Meningioma: Surgery Perspective

  • Lawrence S. Chin
  • Pulak Ray
  • John Caridi


The first successful documented resection of a meningioma—a benign, slow-growing tumor—was performed by Zanobi Pecchiolo (1801–1866) at Siena University. In a vast surgical series published in 1847, 1524 cases were described, one of which was a large meningioma removed from the right sinciput through a triangular flap. Then on December 15, 1887, William W. Keen (1837–1932) was the first neurosurgeon to successfully resect a meningioma in the United States.
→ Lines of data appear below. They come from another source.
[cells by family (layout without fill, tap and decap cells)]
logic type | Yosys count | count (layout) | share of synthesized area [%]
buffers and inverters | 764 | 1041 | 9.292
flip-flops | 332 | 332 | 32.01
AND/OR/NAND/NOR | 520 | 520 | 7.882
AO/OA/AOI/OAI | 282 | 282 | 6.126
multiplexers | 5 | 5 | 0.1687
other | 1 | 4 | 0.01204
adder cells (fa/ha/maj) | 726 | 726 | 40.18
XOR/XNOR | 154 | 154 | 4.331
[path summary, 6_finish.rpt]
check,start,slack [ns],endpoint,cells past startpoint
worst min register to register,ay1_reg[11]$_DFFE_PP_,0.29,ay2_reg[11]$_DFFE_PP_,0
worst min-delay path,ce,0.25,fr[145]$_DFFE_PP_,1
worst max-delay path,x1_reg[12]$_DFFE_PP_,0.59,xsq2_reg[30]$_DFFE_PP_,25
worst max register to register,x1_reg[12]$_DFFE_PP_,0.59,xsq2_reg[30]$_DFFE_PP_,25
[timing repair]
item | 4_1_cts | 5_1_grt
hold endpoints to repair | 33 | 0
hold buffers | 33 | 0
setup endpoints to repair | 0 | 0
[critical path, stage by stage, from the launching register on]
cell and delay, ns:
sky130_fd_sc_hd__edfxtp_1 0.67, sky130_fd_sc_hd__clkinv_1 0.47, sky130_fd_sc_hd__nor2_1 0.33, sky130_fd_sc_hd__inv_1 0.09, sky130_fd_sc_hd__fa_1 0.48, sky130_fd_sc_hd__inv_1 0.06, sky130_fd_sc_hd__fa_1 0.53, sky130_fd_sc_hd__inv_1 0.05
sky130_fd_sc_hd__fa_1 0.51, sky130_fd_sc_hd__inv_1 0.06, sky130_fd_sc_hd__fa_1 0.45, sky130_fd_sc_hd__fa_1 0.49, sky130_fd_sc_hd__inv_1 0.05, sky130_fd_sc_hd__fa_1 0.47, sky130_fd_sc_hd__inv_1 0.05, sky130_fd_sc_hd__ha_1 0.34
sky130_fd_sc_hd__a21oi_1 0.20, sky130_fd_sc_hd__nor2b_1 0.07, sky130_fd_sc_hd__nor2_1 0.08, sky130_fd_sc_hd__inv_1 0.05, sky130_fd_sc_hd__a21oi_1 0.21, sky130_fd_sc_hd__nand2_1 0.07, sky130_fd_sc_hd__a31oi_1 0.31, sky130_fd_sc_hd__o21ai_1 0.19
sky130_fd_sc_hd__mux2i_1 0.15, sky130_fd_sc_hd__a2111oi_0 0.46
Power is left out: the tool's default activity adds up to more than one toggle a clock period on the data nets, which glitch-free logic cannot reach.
## src/rtl/core/slsm_pkg.sv

```systemverilog
// Shared types and constants for the sorted-list set merge block.
// No dependencies; every module of the block imports this package.
`timescale 1ns / 1ps
`default_nettype none

package slsm_pkg;

	// List storage sizing
	localparam int LIST_DEPTH = 32;
	localparam int ID_WIDTH   = 32;
	localparam int IDX_W      = (LIST_DEPTH > 1) ? $clog2(LIST_DEPTH) : 1;
	localparam int CNT_W      = $clog2(LIST_DEPTH + 1);

	// Command queue between front and back
	localparam int QUEUE_DEPTH = 4;
	localparam int QPTR_W      = $clog2(QUEUE_DEPTH);
	localparam int QCNT_W      = $clog2(QUEUE_DEPTH + 1);

	// Port widths fixed by the interface
	localparam int PORT_ID_W = 32;

	typedef logic [ID_WIDTH-1:0]  word_t;
	typedef logic [PORT_ID_W-1:0] port_id_t;

	// Action codes as they arrive on the input port
	localparam logic [1:0] ACT_FIRST  = 2'd0;
	localparam logic [1:0] ACT_SECOND = 2'd1;
	localparam logic [1:0] ACT_MERGE  = 2'd2;

	// Classified command carried through the queue
	typedef enum logic [1:0] {
		OP_LOAD_FIRST,
		OP_LOAD_SECOND,
		OP_MERGE
	} op_t;

	typedef struct packed {
		op_t   op;
		word_t id;
	} cmd_t;

	// Set operation selected by the mode register
	typedef enum logic [1:0] {
		MODE_UNION     = 2'd0,
		MODE_INTERSECT = 2'd1,
		MODE_DIFF      = 2'd2,
		MODE_SYMDIFF   = 2'd3
	} mode_t;

	// Back end sequencer
	typedef enum logic {
		B_IDLE,
		B_WALK
	} back_state_t;

endpackage

`default_nettype wire

```

## src/rtl/core/sorted_list_set_merge.sv

```systemverilog
// Top level of the sorted-list set merge block.
// Depends on slsm_pkg, slsm_front, slsm_queue and slsm_back.
//
//   channel   handshake                 payload
//   input     start / busy              action, doc_id
//   result    result_strobe (no stall)  result_id, present, last, overflow
//   config    cfg_valid / cfg_ready     set_mode
//
// A load is written to its list as it leaves the queue; the front register sits
// between the input port and the queue. A merge leaves the queue, then walks
// both lists, consuming one element at each step (a matching pair counts
// once), and a closing step emits the last item or the empty marker. busy
// rises only when the four-entry queue and the front register are both
// occupied. Reset clears both lists, the overflow flag and the mode register;
// the receiver cannot stall results.
`timescale 1ns / 1ps
`default_nettype none

module sorted_list_set_merge (
	input  wire logic        clk,
	input  wire logic        arst_n,
	input  wire logic        start,
	output logic             busy,
	input  wire logic [1:0]  action,
	input  wire logic [31:0] doc_id,
	output logic             result_strobe,
	output logic [31:0]      result_id,
	output logic             present,
	output logic             last,
	output logic             overflow,
	input  wire logic        cfg_valid,
	output logic             cfg_ready,
	input  wire logic [1:0]  set_mode
);
	import slsm_pkg::*;

	logic q_push, q_full, q_pop, q_empty;
	cmd_t push_cmd, q_head;

	// The mode register takes every write transfer
	assign cfg_ready = 1'b1;

	slsm_front u_front (
		.clk      (clk),
		.arst_n   (arst_n),
		.start    (start),
		.busy     (busy),
		.action   (action),
		.doc_id   (doc_id),
		.q_full   (q_full),
		.push     (q_push),
		.push_cmd (push_cmd)
	);

	slsm_queue u_queue (
		.clk      (clk),
		.arst_n   (arst_n),
		.push     (q_push),
		.push_cmd (push_cmd),
		.full     (q_full),
		.pop      (q_pop),
		.empty    (q_empty),
		.head     (q_head)
	);

	slsm_back u_back (
		.clk           (clk),
		.arst_n        (arst_n),
		.cfg_we        (cfg_valid && cfg_ready),
		.cfg_mode      (set_mode),
		.q_empty       (q_empty),
		.q_head        (q_head),
		.pop           (q_pop),
		.result_strobe (result_strobe),
		.result_id     (result_id),
		.present       (present),
		.last          (last),
		.overflow      (overflow)
	);

`ifndef SYNTHESIS
	// The empty-run marker is always the final item of its run
	a_marker_last: assert property (@(posedge clk) disable iff (!arst_n)
		result_strobe && !present |-> last)
		else $error("empty marker without last");

	// A run closes with a dequeue cycle before anything else is emitted
	a_gap_after_last: assert property (@(posedge clk) disable iff (!arst_n)
		result_strobe && last |=> !result_strobe)
		else $error("result directly after last item");

	// No marker may follow a member of the same run
	a_no_marker_after_member: assert property (@(posedge clk) disable iff (!arst_n)
		result_strobe && present && !last |=> !(result_strobe && !present))
		else $error("empty marker after a member");
`endif

endmodule

`default_nettype wire

```

## src/rtl/core/slsm_front.sv

```systemverilog
// Front end: takes input items, decodes the action and registers one command.
// Depends on slsm_pkg; feeds slsm_queue.
`timescale 1ns / 1ps
`default_nettype none

module slsm_front (
	input  wire logic            clk,
	input  wire logic            arst_n,
	input  wire logic            start,
	output logic                 busy,
	input  wire logic [1:0]      action,
	input  wire logic [31:0]     doc_id,
	input  wire logic            q_full,
	output logic                 push,
	output slsm_pkg::cmd_t       push_cmd
);
	import slsm_pkg::*;

	logic  valid_s1;
	cmd_t  cmd_s1;
	logic  accept;
	logic  known;
	op_t   dec_op;

	// Decode the action; the unused code is dropped here
	always_comb begin
		known  = 1'b1;
		dec_op = OP_LOAD_FIRST;
		case (action)
			ACT_FIRST:  dec_op = OP_LOAD_FIRST;
			ACT_SECOND: dec_op = OP_LOAD_SECOND;
			ACT_MERGE:  dec_op = OP_MERGE;
			default:    known  = 1'b0;
		endcase
	end

	assign push   = valid_s1 && !q_full;
	assign busy   = valid_s1 && q_full;
	assign accept = start && !busy;

	// Hold the decoded command until the queue takes it
	always_ff @(posedge clk or negedge arst_n) begin
		if (!arst_n) begin
			valid_s1 <= 1'b0;
		end else if (accept) begin
			valid_s1 <= known;
		end else if (push) begin
			valid_s1 <= 1'b0;
		end
	end

	always_ff @(posedge clk) begin
		if (accept) begin
			cmd_s1.op <= dec_op;
			cmd_s1.id <= ID_WIDTH'(doc_id);
		end
	end

	assign push_cmd = cmd_s1;

endmodule

`default_nettype wire

```

## src/rtl/core/slsm_queue.sv

```systemverilog
// Short command queue that decouples the front end from the back end.
// Depends on slsm_pkg.
`timescale 1ns / 1ps
`default_nettype none

module slsm_queue (
	input  wire logic            clk,
	input  wire logic            arst_n,
	input  wire logic            push,
	input  wire slsm_pkg::cmd_t  push_cmd,
	output logic                 full,
	input  wire logic            pop,
	output logic                 empty,
	output slsm_pkg::cmd_t       head
);
	import slsm_pkg::*;

	cmd_t              slot_q [QUEUE_DEPTH];
	logic [QPTR_W-1:0] wr_ptr_q;
	logic [QPTR_W-1:0] rd_ptr_q;
	logic [QCNT_W-1:0] fill_q;

	assign full  = (fill_q == QCNT_W'(QUEUE_DEPTH));
	assign empty = (fill_q == '0);
	assign head  = slot_q[rd_ptr_q];

	// Advance pointers and fill count on each transfer
	always_ff @(posedge clk or negedge arst_n) begin
		if (!arst_n) begin
			wr_ptr_q <= '0;
			rd_ptr_q <= '0;
			fill_q   <= '0;
		end else begin
			if (push) begin
				wr_ptr_q <= wr_ptr_q + QPTR_W'(1);
			end
			if (pop) begin
				rd_ptr_q <= rd_ptr_q + QPTR_W'(1);
			end
			if (push && !pop) begin
				fill_q <= fill_q + QCNT_W'(1);
			end else if (pop && !push) begin
				fill_q <= fill_q - QCNT_W'(1);
			end
		end
	end

	always_ff @(posedge clk) begin
		if (push) begin
			slot_q[wr_ptr_q] <= push_cmd;
		end
	end

endmodule

`default_nettype wire

```

## src/rtl/core/slsm_back.sv

```systemverilog
// Back end: list storage, load execution and the two-pointer merge walk.
// Depends on slsm_pkg; takes commands from slsm_queue.
`timescale 1ns / 1ps
`default_nettype none

module slsm_back (
	input  wire logic            clk,
	input  wire logic            arst_n,
	input  wire logic            cfg_we,
	input  wire logic [1:0]      cfg_mode,
	input  wire logic            q_empty,
	input  wire slsm_pkg::cmd_t  q_head,
	output logic                 pop,
	output logic                 result_strobe,
	output logic [31:0]          result_id,
	output logic                 present,
	output logic                 last,
	output logic                 overflow
);
	import slsm_pkg::*;

	back_state_t state_q, state_d;
	mode_t       mode_q;

	word_t mem_a [LIST_DEPTH];
	word_t mem_b [LIST_DEPTH];
	word_t rd_a_q, rd_b_q;

	logic [CNT_W-1:0] cnt_a_q, cnt_b_q;
	logic [CNT_W-1:0] ptr_a_q, ptr_b_q;
	logic [CNT_W-1:0] ptr_a_d, ptr_b_d;
	logic             ovf_q;
	logic             pend_vld_q;
	word_t            pend_id_q;

	logic  a_has, b_has, a_lt, b_lt, eq, done;
	logic  take_a, take_b, take_both, adv_a, adv_b;
	logic  keep_a, keep_b, keep_both, keep;
	word_t cand_id;

	logic  wr_a, wr_b, set_ovf, clear_run;
	logic  emit, emit_present, emit_last, pend_load;
	word_t emit_id;

	// Which walk outcomes the selected set operation keeps
	assign keep_a    = (mode_q != MODE_INTERSECT);
	assign keep_b    = (mode_q == MODE_UNION) || (mode_q == MODE_SYMDIFF);
	assign keep_both = (mode_q == MODE_UNION) || (mode_q == MODE_INTERSECT);

	// One step of the two-pointer walk
	assign a_has     = (ptr_a_q < cnt_a_q);
	assign b_has     = (ptr_b_q < cnt_b_q);
	assign a_lt      = (rd_a_q < rd_b_q);
	assign b_lt      = (rd_b_q < rd_a_q);
	assign eq        = (rd_a_q == rd_b_q);
	assign take_a    = a_has && (!b_has || a_lt);
	assign take_b    = b_has && (!a_has || b_lt);
	assign take_both = a_has && b_has && eq;
	assign adv_a     = take_a || take_both;
	assign adv_b     = take_b || take_both;
	assign done      = !a_has && !b_has;
	assign keep      = (take_a && keep_a) || (take_b && keep_b) || (take_both && keep_both);
	assign cand_id   = take_b ? rd_b_q : rd_a_q;

	// Next state
	always_comb begin
		state_d = state_q;
		case (state_q)
			B_IDLE: begin
				if (!q_empty && q_head.op == OP_MERGE) begin
					state_d = B_WALK;
				end
			end
			B_WALK: begin
				if (done) begin
					state_d = B_IDLE;
				end
			end
			default: state_d = B_IDLE;
		endcase
	end

	// Sequencer outputs
	always_comb begin
		pop          = 1'b0;
		wr_a         = 1'b0;
		wr_b         = 1'b0;
		set_ovf      = 1'b0;
		clear_run    = 1'b0;
		emit         = 1'b0;
		emit_present = 1'b1;
		emit_last    = 1'b0;
		emit_id      = pend_id_q;
		pend_load    = 1'b0;
		ptr_a_d      = '0;
		ptr_b_d      = '0;
		case (state_q)
			B_IDLE: begin
				pop = !q_empty;
				if (!q_empty) begin
					case (q_head.op)
						OP_LOAD_FIRST: begin
							wr_a    = (cnt_a_q < CNT_W'(LIST_DEPTH));
							set_ovf = !wr_a;
						end
						OP_LOAD_SECOND: begin
							wr_b    = (cnt_b_q < CNT_W'(LIST_DEPTH));
							set_ovf = !wr_b;
						end
						default: ;
					endcase
				end
			end
			B_WALK: begin
				if (done) begin
					// flush the held member as the final one, or the empty marker
					emit         = 1'b1;
					emit_last    = 1'b1;
					emit_present = pend_vld_q;
					emit_id      = pend_vld_q ? pend_id_q : '0;
					clear_run    = 1'b1;
				end else begin
					ptr_a_d   = ptr_a_q + CNT_W'(adv_a);
					ptr_b_d   = ptr_b_q + CNT_W'(adv_b);
					pend_load = keep;
					emit      = keep && pend_vld_q;
				end
			end
			default: ;
		endcase
	end

	// Control registers
	always_ff @(posedge clk or negedge arst_n) begin
		if (!arst_n) begin
			state_q       <= B_IDLE;
			mode_q        <= MODE_UNION;
			cnt_a_q       <= '0;
			cnt_b_q       <= '0;
			ptr_a_q       <= '0;
			ptr_b_q       <= '0;
			ovf_q         <= 1'b0;
			pend_vld_q    <= 1'b0;
			result_strobe <= 1'b0;
		end else begin
			state_q       <= state_d;
			ptr_a_q       <= ptr_a_d;
			ptr_b_q       <= ptr_b_d;
			result_strobe <= emit;
			if (cfg_we) begin
				mode_q <= mode_t'(cfg_mode);
			end
			if (wr_a) begin
				cnt_a_q <= cnt_a_q + CNT_W'(1);
			end
			if (wr_b) begin
				cnt_b_q <= cnt_b_q + CNT_W'(1);
			end
			if (set_ovf) begin
				ovf_q <= 1'b1;
			end
			if (pend_load) begin
				pend_vld_q <= 1'b1;
			end
			if (clear_run) begin
				cnt_a_q    <= '0;
				cnt_b_q    <= '0;
				ovf_q      <= 1'b0;
				pend_vld_q <= 1'b0;
			end
		end
	end

	// Hold the latest kept member; drive the result registers
	always_ff @(posedge clk) begin
		if (pend_load) begin
			pend_id_q <= cand_id;
		end
		if (emit) begin
			result_id <= PORT_ID_W'(emit_id);
			present   <= emit_present;
			last      <= emit_last;
			overflow  <= ovf_q;
		end
	end

	// List memories: one write and one registered read each
	always_ff @(posedge clk) begin
		if (wr_a) begin
			mem_a[cnt_a_q[IDX_W-1:0]] <= q_head.id;
		end
		rd_a_q <= mem_a[ptr_a_d[IDX_W-1:0]];
	end

	always_ff @(posedge clk) begin
		if (wr_b) begin
			mem_b[cnt_b_q[IDX_W-1:0]] <= q_head.id;
		end
		rd_b_q <= mem_b[ptr_b_d[IDX_W-1:0]];
	end

endmodule

`default_nettype wire

```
The patient proceeded to survive for 30 years without any clinical signs of recurrence [1]. Because of much debate over the etiology and pathogenesis of this tumor, it was not until 1922 that Harvey Cushing, in his text entitled Meningiomas, Their Classification, Regional Behavior, Life History, and Surgical End Results, characterized the tumor as a meningioma, thus leaving room for the histogenetic type to be clarified [2], [3]. It is now known that meningiomas arise from transformed arachnoid cap cells that form slow-growing tumors that are attached to the overlying dura [4]. Whereas most are well circumscribed, approximately 10% spread diffusely following and sometimes invading the contours of the underlying bone. These are termed meningioma en plaque and are much more difficult to resect. Histologically, the World Health Organization (WHO) has separated meningiomas into three grades based on microscopic appearance [5].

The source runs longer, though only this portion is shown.